しかし、錫は金属の中でも非常に軟らかく、融点も230℃と低いため、硬貨の材料には適さないのですが、昭和19年当時、材料を選んでいる場合ではなかったのではないかと考えます。硬貨の意匠も単純で、デザインにまでこだわっている余裕などなかったのだと思います。

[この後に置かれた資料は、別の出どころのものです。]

==> src/rtl/pst_regfile.sv <==
module pst_regfile
    import pst_pkg::*;
#(
    parameter int DATA_W    = 32,
    parameter int NUM_WORDS = 16,
    localparam int IDX_W    = $clog2(NUM_WORDS)
) (
    input  logic                              clk,
    input  logic                              rst_n,
    input  logic                              wr_en,
    input  acc_kind_e                         kind,
    input  logic [IDX_W-1:0]                  idx,
    input  logic [DATA_W-1:0]                 wdata,
    output logic [NUM_WORDS-1:0][DATA_W-1:0]  regs,
    output logic                              irq
);

    localparam logic [DATA_W-1:0] DONE_MASK = DATA_W'(1) << DONE_BIT;
    localparam logic [DATA_W-1:0] CC_WORD   = DATA_W'(CC_SUCCESS);

    typedef struct packed {
        logic [NUM_WORDS-1:0][DATA_W-1:0] regs;
        logic                             irq;
    } st_t;

    st_t st_d, st_q;

    always_comb begin
        st_d = st_q;
        if (wr_en) begin
            unique case (kind)
                ACC_STS: begin
                    st_d.regs[STS_WORD] = st_q.regs[STS_WORD] & ~wdata;
                    if (st_d.regs[STS_WORD] == '0) begin
                        st_d.irq = 1'b0;
                    end
                end
                ACC_CMD: begin
                    if (wdata[FIRE_BIT] && (st_q.regs[STS_WORD] == '0)) begin
                        st_d.regs[RBUF_WORD] = CC_WORD;
                        st_d.regs[WBUF_WORD] = CC_WORD;
                        st_d.regs[STS_WORD]  = st_q.regs[EN_WORD] & DONE_MASK;
                        if (st_d.regs[STS_WORD] != '0) begin
                            st_d.irq = 1'b1;
                        end
                    end
                end
                ACC_PLAIN: begin
                    st_d.regs[idx] = wdata;
                end
                default: begin
                end
            endcase
        end
    end

    always_ff @(posedge clk) begin
        if (!rst_n) begin
            st_q <= '0;
        end else begin
            st_q <= st_d;
        end
    end

    assign regs = st_q.regs;
    assign irq  = st_q.irq;

    // interrupt level mirrors pending status
    a_r11_irq_tracks_status: assert property (@(posedge clk) disable iff (!rst_n)
        st_q.irq == (st_q.regs[STS_WORD] != '0));

    // command word never holds data
    a_r3_cmd_word_zero: assert property (@(posedge clk) disable iff (!rst_n)
        st_q.regs[CMD_WORD] == '0);

    // command write without the fire bit is a no-op
    a_r3_nofire_noop: assert property (@(posedge clk) disable iff (!rst_n)
        (wr_en && kind == ACC_CMD && !wdata[FIRE_BIT]) |=> $stable(st_q));

    // fire while status pending leaves all state alone
    a_r7_pending_fire_dropped: assert property (@(posedge clk) disable iff (!rst_n)
        (wr_en && kind == ACC_CMD && st_q.regs[STS_WORD] != '0) |=> $stable(st_q));

    // accepted fire loads both buffers and masked done status
    a_r4_fire_completes: assert property (@(posedge clk) disable iff (!rst_n)
        (wr_en && kind == ACC_CMD && wdata[FIRE_BIT] && st_q.regs[STS_WORD] == '0)
        |=> (st_q.regs[RBUF_WORD] == CC_WORD) && (st_q.regs[WBUF_WORD] == CC_WORD)
            && ((st_q.regs[STS_WORD] & ~DONE_MASK) == '0)
            && (st_q.regs[STS_WORD][DONE_BIT] == $past(st_q.regs[EN_WORD][DONE_BIT])));

    // a status write never adds a bit
    a_r8_status_never_gains: assert property (@(posedge clk) disable iff (!rst_n)
        (wr_en && kind == ACC_STS)
        |=> ((st_q.regs[STS_WORD] & ~$past(st_q.regs[STS_WORD])) == '0));

    // out-of-range writes are dropped
    a_r9_oob_write_dropped: assert property (@(posedge clk) disable iff (!rst_n)
        (wr_en && kind == ACC_NONE) |=> $stable(st_q));

endmodule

↓ 10銭錫貨 昭和19年のみ発行 錫93% 亜鉛7%
↓ 10銭錫貨の直径は19mm。1円硬貨(20mm)よりやや小さいです
10銭錫貨の重量は2.4グラム。1円硬貨が1グラムですのでかなり重いです。
↓ 10枚×10列×10段=1000枚の10銭錫貨
↓ 近づいて撮影します
↓ さらに近づいて撮影。ハンダのような色合い。
↓ 列をグシャグシャに崩します
↓ 近づいて撮影します
↓ さらに近づいて撮影。戦況の悪化で物資が無い時代を象徴する遺産だと思います。
昭和19年の1年間のみの発行で終わってしまったのは、戦況の悪化で錫の産出地である東南アジアから日本への輸送路が断たれたためです。何もかもが逼迫した状況だった昭和19~20年の日本の様子を今に伝えてくれている硬貨です。